She fed everypony this same line in the same hopeful tone, but we all refused her one way or another. Green never was the smartest out of the bunch; she took everything said to her at face value, a virtue that leads to nothing but danger in a world like this. Besides, who knew where the mine exactly was? What if they caught her before she made it to the shelter? Would they really leave the mine alone? At the time, I thought there was no mine at all; it certainly wasn’t beneath BIG to lie to one of his workers about freedom so that he could indulge in the pleasure of punishing her.

We didn’t bother to warn her about the potential trick. None of us thought Green would leave, anyways. Just like all our dreams, it should have been just a fantasy. Wouldn’t it be nice… that’s what it was. That’s what it all was.

But one day, Green defied us all: she actually escaped. BIG and his goons pulled us up from our sleeping mats and ordered us to tell us where she had gone. He spent most of his time looking for information from the whores, who Green was with, and when he left their shack a few of them were crying with fresh bruises. None of them caved.

He could have thrown us into Tartarus then, locked away the key, and we still wouldn’t have said anything. Because Green had actually done it. This wasn’t some half-baked, run-as-fast-as-you-can suicide mission. We all began to believe her plan would work.

I know now that every beautiful thing given to a worker is too good to be true. We have broken the law, and therefore we deserve to be lied to, cheated, spit upon. That’s why Green was so infuriating. She was too nice, an innocent not yet aware of the hard times ahead. I saw her with BIG when she first arrived, and I noticed the slow snuffing of her spirit, and I thought that was it. She’d soon become like us: dead souls, looking to retire before our contract ran up.

So it’s what made Greens escape so inspiring and, in the end, damaging. When the scouts came back screaming and their hooves empty, we all couldn’t be happier. We agreed to meet in the cellar, after dark. We didn’t care if we got caught, because it wouldn’t diminish the fact that, for once, we won the battle.

That night, when we feasted on stolen bread and laughed as loud as we dared, we felt hopeful. Maybe there really was a way out, and it all laid in the depths of that mine.

But our new ambition led us blind. The idea of freedom took over our minds, and we became blinded to all common logic. BIG kept watch over us like a hawk in the days since Green escaped. He long gave up hope of finding his lost worker, he instead focused his attention on maintaining his current assets.

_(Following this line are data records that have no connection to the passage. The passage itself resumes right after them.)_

<file path="config.mk">
export PLATFORM = sky130hd
export DESIGN_NAME = abacus_top
export DESIGN_NICKNAME = d
export VERILOG_FILES = /design/src/source/abacus_isa_pkg.sv /design/src/source/abacus_map_pkg.sv /design/src/source/abacus_top.sv /design/src/source/cache_event_decoder.sv /design/src/source/event_counter_bank.sv /design/src/source/instruction_classifier.sv /design/src/source/wishbone_register_file.sv
export SDC_FILE = /design/constraint.sdc
export NUM_CORES = 2
export LEC_CHECK = 0
export BUFFER_PORTS_ARGS = -buffer_cell sky130_fd_sc_hd__clkbuf_2
export CAP_MARGIN = 10
export CORE_UTILIZATION = 57
export CTS_CLUSTER_SIZE = 14
export DETAILED_ROUTE_END_ITERATION = 10
export GPL_TIMING_DRIVEN = 0
export PLACE_DENSITY = 0.78
export SLEW_MARGIN = 20
export SYNTH_ARGS = -nofsm -noshare
export SYNTH_HDL_FRONTEND = slang
export SYNTH_SLANG_ARGS = --single-unit
</file>
<file path="constraint.sdc">
create_clock -name S_AXI_ACLK -period 29.2 [get_ports S_AXI_ACLK]
set_clock_uncertainty 0.15 [all_clocks]
set_input_delay 7.3 -clock S_AXI_ACLK [delete_from_list [all_inputs] [get_ports S_AXI_ACLK]]
set_output_delay 7.3 -clock S_AXI_ACLK [all_outputs]
set_load 0.01 [all_outputs]
</file>
<file path="src/source/abacus_isa_pkg.sv">
package abacus_isa_pkg;

	// RV32 major opcodes that the profiler looks at
	localparam logic [6:0] OPC_LOAD   = 7'b000_0011;
	localparam logic [6:0] OPC_STORE  = 7'b010_0011;
	localparam logic [6:0] OPC_OP     = 7'b011_0011;
	localparam logic [6:0] OPC_OP_IMM = 7'b001_0011;
	localparam logic [6:0] OPC_BRANCH = 7'b110_0011;
	localparam logic [6:0] OPC_JAL    = 7'b110_1111;
	localparam logic [6:0] OPC_JALR   = 7'b110_0111;
	localparam logic [6:0] OPC_SYSTEM = 7'b111_0011;
	localparam logic [6:0] OPC_AMO    = 7'b010_1111;

	// R-type field layout, opcode in the low bits
	typedef struct packed {
		logic [6:0] funct7;
		logic [4:0] rs2;
		logic [4:0] rs1;
		logic [2:0] funct3;
		logic [4:0] rd;
		logic [6:0] opcode;
	} rv_instr_t;

	// Instruction classes, also the counter order in the 0x100 block
	localparam int CLS_LOAD   = 0;
	localparam int CLS_STORE  = 1;
	localparam int CLS_ADD    = 2;
	localparam int CLS_SUB    = 3;
	localparam int CLS_LOGIC  = 4;
	localparam int CLS_SHIFT  = 5;
	localparam int CLS_CMP    = 6;
	localparam int CLS_BRANCH = 7;
	localparam int CLS_JUMP   = 8;
	localparam int CLS_SYSTEM = 9;
	localparam int CLS_ATOMIC = 10;

	localparam int NUM_INSTR_CLASSES = 11;

	// Cache statistics, also the counter order in the 0x200 block
	localparam int IC_REQ  = 0;
	localparam int IC_HIT  = 1;
	localparam int IC_MISS = 2;
	localparam int IC_FILL = 3;
	localparam int DC_REQ  = 4;
	localparam int DC_HIT  = 5;
	localparam int DC_MISS = 6;
	localparam int DC_FILL = 7;

	localparam int NUM_CACHE_EVENTS = 8;

	// Raw levels from the core's caches
	// The I-cache reports a miss, the D-cache a hit
	typedef struct packed {
		logic ic_req;
		logic ic_miss;
		logic ic_fill;
		logic dc_req;
		logic dc_hit;
		logic dc_fill;
	} cache_sig_t;

endpackage

</file>
<file path="src/source/abacus_map_pkg.sv">
package abacus_map_pkg;

	// Counter width, also the width of the bus data path
	localparam int COUNT_W = 32;

	// Byte address width of the Wishbone port
	localparam int ADDR_W = 32;

	// Counters of a block sit one word apart
	localparam int REG_STRIDE = 4;

	// Enable registers, relative to the base address
	localparam logic [ADDR_W-1:0] INSTR_EN_OFS = 32'h0000_0004;
	localparam logic [ADDR_W-1:0] CACHE_EN_OFS = 32'h0000_0008;

	// Counter blocks, relative to the base address
	// Counter k of a block is at block offset + REG_STRIDE * k
	localparam logic [ADDR_W-1:0] INSTR_BLOCK_OFS = 32'h0000_0100;
	localparam logic [ADDR_W-1:0] CACHE_BLOCK_OFS = 32'h0000_0200;

	// Master to slave, 67 bits
	typedef struct packed {
		logic               cyc;
		logic               stb;
		logic               we;
		logic [ADDR_W-1:0]  adr;
		logic [COUNT_W-1:0] dat;
	} wb_req_t;

	// Slave to master, 33 bits
	// dat is only meaningful while a read is on the bus
	typedef struct packed {
		logic [COUNT_W-1:0] dat;
		logic               ack;
	} wb_rsp_t;

endpackage

</file>
<file path="src/source/abacus_top.sv">
module abacus_top
#(
	parameter logic [abacus_map_pkg::ADDR_W-1:0] BASE_ADDR = 32'hF003_0000
)
(
	input  logic                       S_AXI_ACLK,
	input  logic                       rst,
	input  abacus_isa_pkg::rv_instr_t  instr_i,
	input  logic                       instr_issued_i,
	input  abacus_isa_pkg::cache_sig_t cache_i,
	input  abacus_map_pkg::wb_req_t    wb_req_i,
	output abacus_map_pkg::wb_rsp_t    wb_rsp_o
);

	localparam int NUM_INSTR = abacus_isa_pkg::NUM_INSTR_CLASSES;
	localparam int NUM_CACHE = abacus_isa_pkg::NUM_CACHE_EVENTS;

	logic [NUM_INSTR-1:0]                              instr_event;
	logic [NUM_CACHE-1:0]                              cache_event;
	logic [NUM_INSTR-1:0][abacus_map_pkg::COUNT_W-1:0] instr_count;
	logic [NUM_CACHE-1:0][abacus_map_pkg::COUNT_W-1:0] cache_count;
	logic                                              instr_en;
	logic                                              cache_en;

	instruction_classifier u_classifier (
		.S_AXI_ACLK (S_AXI_ACLK),
		.rst        (rst),
		.instr_i    (instr_i),
		.issued_i   (instr_issued_i),
		.class_o    (instr_event)
	);

	cache_event_decoder u_cache_decoder (
		.S_AXI_ACLK (S_AXI_ACLK),
		.rst        (rst),
		.cache_i    (cache_i),
		.event_o    (cache_event)
	);

	// One counter per instruction class
	event_counter_bank #(
		.NUM_COUNTERS (NUM_INSTR)
	) u_instr_bank (
		.S_AXI_ACLK (S_AXI_ACLK),
		.rst        (rst),
		.enable_i   (instr_en),
		.event_i    (instr_event),
		.count_o    (instr_count)
	);

	// One counter per cache statistic
	event_counter_bank #(
		.NUM_COUNTERS (NUM_CACHE)
	) u_cache_bank (
		.S_AXI_ACLK (S_AXI_ACLK),
		.rst        (rst),
		.enable_i   (cache_en),
		.event_i    (cache_event),
		.count_o    (cache_count)
	);

	wishbone_register_file #(
		.BASE_ADDR (BASE_ADDR)
	) u_regs (
		.S_AXI_ACLK    (S_AXI_ACLK),
		.rst           (rst),
		.wb_req_i      (wb_req_i),
		.wb_rsp_o      (wb_rsp_o),
		.instr_count_i (instr_count),
		.cache_count_i (cache_count),
		.instr_en_o    (instr_en),
		.cache_en_o    (cache_en)
	);

endmodule

</file>
<file path="src/source/cache_event_decoder.sv">
module cache_event_decoder
(
	input  logic                                         S_AXI_ACLK,
	input  logic                                         rst,
	input  abacus_isa_pkg::cache_sig_t                   cache_i,
	output logic [abacus_isa_pkg::NUM_CACHE_EVENTS-1:0] event_o
);

	logic [abacus_isa_pkg::NUM_CACHE_EVENTS-1:0] next_event;

	always_comb
	begin
		// I-cache side, hit is derived from the miss level
		next_event[abacus_isa_pkg::IC_REQ]  = cache_i.ic_req;
		next_event[abacus_isa_pkg::IC_HIT]  = cache_i.ic_req & ~cache_i.ic_miss;
		next_event[abacus_isa_pkg::IC_MISS] = cache_i.ic_req & cache_i.ic_miss;
		next_event[abacus_isa_pkg::IC_FILL] = cache_i.ic_fill;

		// D-cache side, miss is derived from the hit level
		next_event[abacus_isa_pkg::DC_REQ]  = cache_i.dc_req;
		next_event[abacus_isa_pkg::DC_HIT]  = cache_i.dc_req & cache_i.dc_hit;
		next_event[abacus_isa_pkg::DC_MISS] = cache_i.dc_req & ~cache_i.dc_hit;
		next_event[abacus_isa_pkg::DC_FILL] = cache_i.dc_fill;
	end

	// Fill events stay high for every cycle a line fill is in progress,
	// so the fill counters measure latency in cycles
	always_ff @(posedge S_AXI_ACLK or posedge rst)
	begin
		if (rst)
			event_o <= '0;
		else
			event_o <= next_event;
	end

endmodule

</file>
<file path="src/source/event_counter_bank.sv">
module event_counter_bank
#(
	parameter int NUM_COUNTERS = 8
)
(
	input  logic                                                      S_AXI_ACLK,
	input  logic                                                      rst,
	input  logic                                                      enable_i,
	input  logic [NUM_COUNTERS-1:0]                                   event_i,
	output logic [NUM_COUNTERS-1:0][abacus_map_pkg::COUNT_W-1:0]      count_o
);

	// Events arrive whatever the enable, the enable only gates the update
	always_ff @(posedge S_AXI_ACLK or posedge rst)
	begin
		if (rst)
		begin
			count_o <= '0;
		end
		else if (enable_i)
		begin
			for (int i = 0; i < NUM_COUNTERS; i++)
			begin
				// Wraps from all-ones back to zero
				if (event_i[i])
					count_o[i] <= count_o[i] + abacus_map_pkg::COUNT_W'(1);
			end
		end
	end

endmodule

</file>
<file path="src/source/instruction_classifier.sv">
module instruction_classifier
(
	input  logic                                          S_AXI_ACLK,
	input  logic                                          rst,
	input  abacus_isa_pkg::rv_instr_t                     instr_i,
	input  logic                                          issued_i,
	output logic [abacus_isa_pkg::NUM_INSTR_CLASSES-1:0] class_o
);

	logic [abacus_isa_pkg::NUM_INSTR_CLASSES-1:0] next_class;
	logic                                         is_reg_op;

	// Only register-register ops use funct7 to tell SUB from ADD
	assign is_reg_op = (instr_i.opcode == abacus_isa_pkg::OPC_OP);

	always_comb
	begin
		next_class = '0;
		case (instr_i.opcode)
			abacus_isa_pkg::OPC_LOAD:
				next_class[abacus_isa_pkg::CLS_LOAD] = 1'b1;
			abacus_isa_pkg::OPC_STORE:
				next_class[abacus_isa_pkg::CLS_STORE] = 1'b1;
			abacus_isa_pkg::OPC_OP,
			abacus_isa_pkg::OPC_OP_IMM:
			begin
				case (instr_i.funct3)
					3'b000:
					begin
						if (is_reg_op && instr_i.funct7[5])
							next_class[abacus_isa_pkg::CLS_SUB] = 1'b1;
						else
							next_class[abacus_isa_pkg::CLS_ADD] = 1'b1;
					end
					3'b001,
					3'b101:
						next_class[abacus_isa_pkg::CLS_SHIFT] = 1'b1;
					3'b010,
					3'b011:
						next_class[abacus_isa_pkg::CLS_CMP] = 1'b1;
					// 100, 110 and 111 are XOR, OR and AND
					default:
						next_class[abacus_isa_pkg::CLS_LOGIC] = 1'b1;
				endcase
			end
			abacus_isa_pkg::OPC_BRANCH:
				next_class[abacus_isa_pkg::CLS_BRANCH] = 1'b1;
			abacus_isa_pkg::OPC_JAL,
			abacus_isa_pkg::OPC_JALR:
				next_class[abacus_isa_pkg::CLS_JUMP] = 1'b1;
			abacus_isa_pkg::OPC_SYSTEM:
				next_class[abacus_isa_pkg::CLS_SYSTEM] = 1'b1;
			abacus_isa_pkg::OPC_AMO:
				next_class[abacus_isa_pkg::CLS_ATOMIC] = 1'b1;
			// LUI, AUIPC and anything unknown are not profiled
			default:
				next_class = '0;
		endcase
	end

	// One-hot for one cycle per issued instruction
	always_ff @(posedge S_AXI_ACLK or posedge rst)
	begin
		if (rst)
			class_o <= '0;
		else if (issued_i)
			class_o <= next_class;
		else
			class_o <= '0;
	end

endmodule

</file>
<file path="src/source/wishbone_register_file.sv">
module wishbone_register_file
#(
	parameter logic [abacus_map_pkg::ADDR_W-1:0] BASE_ADDR = 32'hF003_0000
)
(
	input  logic                          S_AXI_ACLK,
	input  logic                          rst,
	input  abacus_map_pkg::wb_req_t       wb_req_i,
	output abacus_map_pkg::wb_rsp_t       wb_rsp_o,
	input  logic [abacus_isa_pkg::NUM_INSTR_CLASSES-1:0][abacus_map_pkg::COUNT_W-1:0]
		instr_count_i,
	input  logic [abacus_isa_pkg::NUM_CACHE_EVENTS-1:0][abacus_map_pkg::COUNT_W-1:0]
		cache_count_i,
	output logic                          instr_en_o,
	output logic                          cache_en_o
);

	localparam int ADDR_W      = abacus_map_pkg::ADDR_W;
	localparam int COUNT_W     = abacus_map_pkg::COUNT_W;
	localparam int STRIDE_LSB  = $clog2(abacus_map_pkg::REG_STRIDE);
	localparam int INSTR_IDX_W = $clog2(abacus_isa_pkg::NUM_INSTR_CLASSES);
	localparam int CACHE_IDX_W = $clog2(abacus_isa_pkg::NUM_CACHE_EVENTS);

	localparam logic [ADDR_W-1:0] INSTR_SPAN =
		ADDR_W'(abacus_map_pkg::REG_STRIDE * abacus_isa_pkg::NUM_INSTR_CLASSES);
	localparam logic [ADDR_W-1:0] CACHE_SPAN =
		ADDR_W'(abacus_map_pkg::REG_STRIDE * abacus_isa_pkg::NUM_CACHE_EVENTS);

	logic [COUNT_W-1:0]     instr_en;
	logic [COUNT_W-1:0]     cache_en;
	logic                   ack_q;
	logic [ADDR_W-1:0]      ofs;
	logic [ADDR_W-1:0]      instr_rel;
	logic [ADDR_W-1:0]      cache_rel;
	logic                   instr_hit;
	logic                   cache_hit;
	logic [INSTR_IDX_W-1:0] instr_idx;
	logic [CACHE_IDX_W-1:0] cache_idx;
	logic [COUNT_W-1:0]     rd_data;
	logic                   req_valid;
	logic                   rd_valid;

	assign req_valid = wb_req_i.cyc & wb_req_i.stb;
	assign rd_valid  = req_valid & ~wb_req_i.we;

	// Offset of the access from the base, then from each counter block
	assign ofs       = wb_req_i.adr - BASE_ADDR;
	assign instr_rel = ofs - abacus_map_pkg::INSTR_BLOCK_OFS;
	assign cache_rel = ofs - abacus_map_pkg::CACHE_BLOCK_OFS;

	// Unaligned addresses inside a block are treated as unmapped
	assign instr_hit = (instr_rel < INSTR_SPAN) && (instr_rel[STRIDE_LSB-1:0] == '0);
	assign cache_hit = (cache_rel < CACHE_SPAN) && (cache_rel[STRIDE_LSB-1:0] == '0);
	assign instr_idx = instr_rel[STRIDE_LSB +: INSTR_IDX_W];
	assign cache_idx = cache_rel[STRIDE_LSB +: CACHE_IDX_W];

	// Single-cycle ack, the enable write lands on the same edge
	always_ff @(posedge S_AXI_ACLK or posedge rst)
	begin
		if (rst)
		begin
			ack_q    <= 1'b0;
			instr_en <= '0;
			cache_en <= '0;
		end
		else
		begin
			ack_q <= req_valid & ~ack_q;
			if (req_valid && wb_req_i.we && !ack_q)
			begin
				if (ofs == abacus_map_pkg::INSTR_EN_OFS)
					instr_en <= wb_req_i.dat;
				else if (ofs == abacus_map_pkg::CACHE_EN_OFS)
					cache_en <= wb_req_i.dat;
			end
		end
	end

	always_comb
	begin
		rd_data = '0;
		if (ofs == abacus_map_pkg::INSTR_EN_OFS)
			rd_data = instr_en;
		else if (ofs == abacus_map_pkg::CACHE_EN_OFS)
			rd_data = cache_en;
		else if (instr_hit)
			rd_data = instr_count_i[instr_idx];
		else if (cache_hit)
			rd_data = cache_count_i[cache_idx];
	end

	assign wb_rsp_o = '{dat: (rd_valid ? rd_data : '0), ack: ack_q};

	// Only bit 0 of each enable register has a function
	assign instr_en_o = instr_en[0];
	assign cache_en_o = cache_en[0];

endmodule

</file>
Word level (Yosys, flattened, before mapping)
Cells that the tools add are included.

$add $sub $neg: 22. Order comparisons: 4. Equality and inequality tests: 15. Multiplexer cells: 23. Bitwise gates (word level): 12. Reduce and logical (&&, ||, !) cells: 35.

Operators by type and width (number): 32-bit by 1-bit adder with 32-bit output, second input constant (19); 32-bit two-way mux (7); 32-bit binary-select mux with 4-bit select (1); 32-bit binary-select mux with 3-bit select (1); 32-bit by 6-bit less-than comparator with 1-bit output, second input constant (2); 2-bit AND reduction (20); 32-bit by 3-bit equality test with 1-bit output, second input constant (1); 32-bit by 4-bit equality test with 1-bit output, second input constant (1); 32-bit by 10-bit subtractor with 32-bit output, second input constant (1); 32-bit subtractor, second input constant (1); 32-bit by 9-bit subtractor with 32-bit output, second input constant (1); 7-bit equality test, second input constant (4); 7-bit by 6-bit equality test with 1-bit output, second input constant (3); 1-bit two-way mux (11); 11-bit two-way mux (1); 2-bit OR reduction (4); 1-bit AND (7); 7-bit by 2-bit equality test with 1-bit output, second input constant (1); 7-bit by 5-bit equality test with 1-bit output, second input constant (1); 3-bit by 2-bit equality test with 1-bit output, second input constant (2); 1-bit logical AND (5); 4-bit by 5-bit less-than comparator with 1-bit output, second input constant (1); 5-bit two-way mux (1); 1-bit inverter (5); other kinds (9) (10).

Bits in registers: 692. Input port bits: 108. Output and inout bits: 33. Word-level logic and storage cells: 135.

Longest topological paths before layout
Depth in word-level cells: 9. Mapped depth: 13. Gate-level depth less buffers: 10.

Modules after synthesis
Synthesis repeated with hierarchy kept, for this count alone.

Cell total of the unflattened synthesis: 3311. Area total of the unflattened synthesis: 36725.2 µm².

By module, submodules not included: event_counter_bank at u_instr_bank (times used 1, cells each 1355, area each 15378.5 µm²); event_counter_bank at u_cache_bank (times used 1, cells each 991, area each 11257.0 µm²); wishbone_register_file (times used 1, cells each 916, area each 9397.8 µm²); instruction_classifier (times used 1, cells each 36, area each 459.2 µm²); cache_event_decoder (times used 1, cells each 13, area each 232.7 µm²).

Least setup slack after synthesis
OpenSTA, ideal clock, no wires.

Path kind: input to output. Start: input port wb_req_i[48] (netlist bit). End: output port wb_rsp_o[10] (netlist bit). Data arrival time: 10.229 ns. Path slack: 11.521 ns. Stages: 11. Cell sequence: ha_1 -> or4_1 -> nor2_1 -> xor2_1 -> or4_1 -> clkbuf_1 -> xnor2_1 -> or4_4 -> clkbuf_1 -> or3_1 -> a31oi_1.

RTL lines: start, declared (RTL line abacus_top.sv:11) `input abacus_map_pkg::wb_req_t wb_req_i,`; end, declared (RTL line abacus_top.sv:12) `output abacus_map_pkg::wb_rsp_t wb_rsp_o`.

==> flow_metrics.env <==
export IMPL_synth_seq_cells=692
export IMPL_antenna_left=0
export IMPL_die_area_um2=63500
export IMPL_area_growth_pct=12.3
export IMPL_n_antenna_cell=0
export IMPL_synth_avg_cell_area_um2=11.3
export IMPL_cts_made_buffers=74
export IMPL_finalSetupViolations=0
export IMPL_post_drt_wl_per_cell_um=22.4
export IMPL_slew_violations=0
export IMPL_cts_resized=0
export IMPL_vias=26300
export IMPL_h_tree_depth=3
export IMPL_run_status="finished clean"
export IMPL_grt_pass1_vias=26100
export IMPL_first_pass_iters=8
export IMPL_synth_async_reset_ratio=1.00
export IMPL_synth_nets=3291
export IMPL_drv_cap=0
export IMPL_cp_slowest_cell="clkbuf_1"
export IMPL_crit_path_cell_trace="clkbuf_2 > buf_2 > buf_1 > buf_1 > clkbuf_1 > mux4_2 > mux2i_1 > or3_1 > a31oi_1 > clkbuf_2"
export IMPL_finalHoldViolations=0
export IMPL_ys_flop_type="dfrtp_1"
export IMPL_tightest_slew_ps=1240
export IMPL_timing_fmax_mhz=51.1
export IMPL_ctsHoldBuffers=0
export IMPL_hp_class="register to register"
export IMPL_grt_use_total=0.306
export IMPL_slew_headroom=0.170
export IMPL_synth_distinct_cells=63
export IMPL_seq_area_frac_synth=0.486
export IMPL_powerDensity_nw_per_um2=50.3
export IMPL_drive_gt1_frac=0.136
export IMPL_leakage_uw=0.0178
export IMPL_cts_tree="yes"
export IMPL_syn_inst=3161
export IMPL_dp_cells=4122
export IMPL_fin_cells=4254
export IMPL_dpl_instance_area_um2=37500
export IMPL_rsz0062_at_grt="no"
export IMPL_post_cts_buffers=0
export IMPL_worstSkewPairLatency_ps=640
export IMPL_nets=3491
export IMPL_core_area_um2=61700
export IMPL_globalplace_congestion=0.935
export IMPL_cpPeakStageDelay_ps=980
export IMPL_synthesis_area_um2=35600
export IMPL_ys_warn_count=0
export IMPL_worstPathRequired_ps=21750
export IMPL_clock_path_buffers=3
export IMPL_clock_sinks=692
export IMPL_overflow=0
export IMPL_routed_wl_um=95300
export IMPL_via_per_inst=6.17
export IMPL_io_buffers=117
export IMPL_ir_drop_mv=0.0379
export IMPL_postLayoutCoreUtil=0.648
export IMPL_critPathBufInv=6
export IMPL_whs_ps=283
export IMPL_grt_max_degree=109
export IMPL_synth_edf_count=0
export IMPL_drt_iter0_markers=2591
export IMPL_clk_pin_slew_ps=60
export IMPL_crit_type="input port to output port"
export IMPL_critPathTopFamily="buffers and inverters"
export IMPL_timing_final_crit_period_ps=19580
export IMPL_die_height_um=252
export IMPL_die_w_um=252
export IMPL_initial_core_util=0.577
export IMPL_cp_end_kind="output port"
export IMPL_dp_hpwl_um=70900
export IMPL_cp_max_fo=10
export IMPL_root_buffer="clkbuf_16"
export IMPL_fin_crit_sh=0.671
export IMPL_critical_path_arrival_ps=12130
export IMPL_antenna_found_initial=4
export IMPL_grt_first_pass_wirelength_um=149000
export IMPL_pin_count=141
export IMPL_drc=0
export IMPL_design_area_um2=40000
export IMPL_rows=91
export IMPL_startpoint_type="input port"
worst register-to-register path, cell delays in order (launching register included):
cell and delay, ps:
dfrtp_1 370, clkbuf_1 390, clkbuf_1 460, nand3_1 230
nor2_1 310, nand2_1 200, nor4_1 910, and3_1 320
nand4_1 220, nor2_1 190, xor2_1 160
where the power goes:
part | internal [uW] | switching [uW]
logic | 23.6 | 54.8
clock network | 567 | 404
registers | 960 | 0.642
total | 1550 | 460
metrics by stage:
stage	worst slack, ps	TNS [ps]	power, uW
3_3_place_gp	-4740	-3227010	1050
6_report	9620	0	2010
3_5_place_dp	9680	0	1060
2_1_floorplan	2350	0	1030
4_1_cts	9690	0	2020
5_1_grt	9510	0	2060
layout make-up:
cell class	instances	area, um2
Timing Repair Buffer	124	778
Clock buffer	105	2210
Sequential cell	692	17300
Tap cell	837	1050
Buffer	109	455
Fill cell	4633	21700
Inverter	55	214
Clock inverter	27	330
Multi-Input combinational cell	2305	17600
layer usage:
| metal | global-route usage | up-vias | share of wire |
|---|---|---|---|
| met5 | 0 | - | 0 |
| met1 | 0.419 | 13300 | 0.42 |
| li1 | - | 11700 | - |
| met2 | 0.476 | 1042 | 0.46 |
| met3 | 0.0508 | 248 | 0.071 |
| met4 | 0.150 | 0 | 0.051 |
worst paths after layout:
path,start,to,slack [ps],cells after the start
min in group asynchronous,rst,u_instr_bank.count_o[175],6600,2
worst min register to register,u_regs.ack_q,u_regs.ack_q,280,1
worst max-delay path,wb_req_i[34],wb_rsp_o[5],9620,10
worst min-delay path,u_regs.ack_q,u_regs.ack_q,280,1
worst max register to register,u_regs.instr_en[0],u_instr_bank.count_o[124],25220,10
max in group asynchronous,rst,u_cache_bank.count_o[151],20630,5
cells in the final DEF (no fill, tap or decap), drive strengths merged, types with 7 or more instances in the layout:
master / synthesis / routed
dfrtp: 692 / 692
xnor2: 451 / 451
clkbuf: 73 / 295
nand2: 284 / 284
nand3: 247 / 247
nor2: 211 / 211
xor2: 153 / 153
mux4: 128 / 128
nand4: 112 / 112
and3: 102 / 102
mux2i: 96 / 96
mux2: 87 / 87
inv: 55 / 59
a21oi: 53 / 53
nor3: 50 / 50
or3: 47 / 47
buf: 36 / 43
and4: 38 / 38
o22ai: 33 / 33
o221ai: 25 / 25
and2: 24 / 24
ha: 22 / 22
a31oi: 19 / 19
clkinv: 0 / 17
nor4: 16 / 16
o21ai: 12 / 12
or4: 11 / 11
o31a: 10 / 10
nand2b: 8 / 8
nand3b: 8 / 8
or2: 8 / 8
nor2b: 7 / 7
o311a: 7 / 7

Our plans were unspoken and unshared, but we all knew it was only a matter of time before one of us would make the run, and chase the dream that Green achieved.

Perhaps we were too foolhardy. One of us finally did make the run to that mine, but he was reckless. He started too late, ran too slow, and went in the wrong direction. The scouts found him a mile east of the mine. They either put two and two together, or they got him to squeal.

BIG came back with that gleeful smile that terrified us all so and said with much vigor that we shouldn’t even think about going in that mine anymore. He said he’d punish all of us if he didn’t already get his fill.

The escapee- whose name has long since left my memory- never came back to us. He’s probably in that mine, strung up on ropes and bleeding forever.

Just like that, BIG snuffed the hope out of us like a hoof on a candle flame, just like he did when we first came into his clutches. We all went back to work as soundless, mindless slaves, working without thought until we finished our contract. And that contract, the one false promise that dangled freedom in our faces, gave us no hope; once you reached the end, they took you to the woods to do goddess knows what to you. It sure as Tartarus wasn’t any freedom.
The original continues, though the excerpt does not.